いろりの里

まさにその名の通り、いろりのあるふるさと、という印象を深くした名店である。

国道122号線は、車通りが当然ながら多い、片側2車線の大通りである。近隣には、ファミリーレストランがあったり、ディスカウントショップがあったりと、いわゆるロードサイドに展開するショップもにぎわいを見せている。そんな中に、突如として現れる落ち着いた田舎の風景を楽しめるのが、このいろりの里というお店である。

炭火焼きが料理の中軸にあるが、しゃぶしゃぶや鍋料理といったコースもラインナップされている。ファミリーで利用する来客者にとって楽しいメニューが揃っているという印象だが、さらに子どもたちを楽しませてくれるのは、汽車が料理を運んでくれるということだろう。

汽車といっても、この通り、かなり本格的なものである。いろりの里は全席個室になっているのだが、その個室が全て「王子」「田端」といった具合にJRの駅名が冠されており、料理をそれぞれの部屋へ汽車が運んでくれる、という趣向なのである。

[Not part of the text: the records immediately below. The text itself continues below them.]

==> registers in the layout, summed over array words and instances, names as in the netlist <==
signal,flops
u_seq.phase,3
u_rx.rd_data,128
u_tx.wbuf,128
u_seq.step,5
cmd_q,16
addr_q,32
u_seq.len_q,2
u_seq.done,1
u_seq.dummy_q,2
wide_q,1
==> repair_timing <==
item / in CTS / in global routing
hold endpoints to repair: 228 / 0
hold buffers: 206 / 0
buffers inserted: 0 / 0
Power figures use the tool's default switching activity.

汽車が到着する頃には、室内に「まもなく到着します」というアナウンスがあるのも、気分を盛り上げてくれる。

ちなみにこの汽車で料理を運ぶというスタイルは、ご覧の通り特許出願中なのだという。なるほど、特許が取れるかもしれないというぐらい、独自性の高いサービスであるというのは、見た目からも十分にうかがえるというものだ。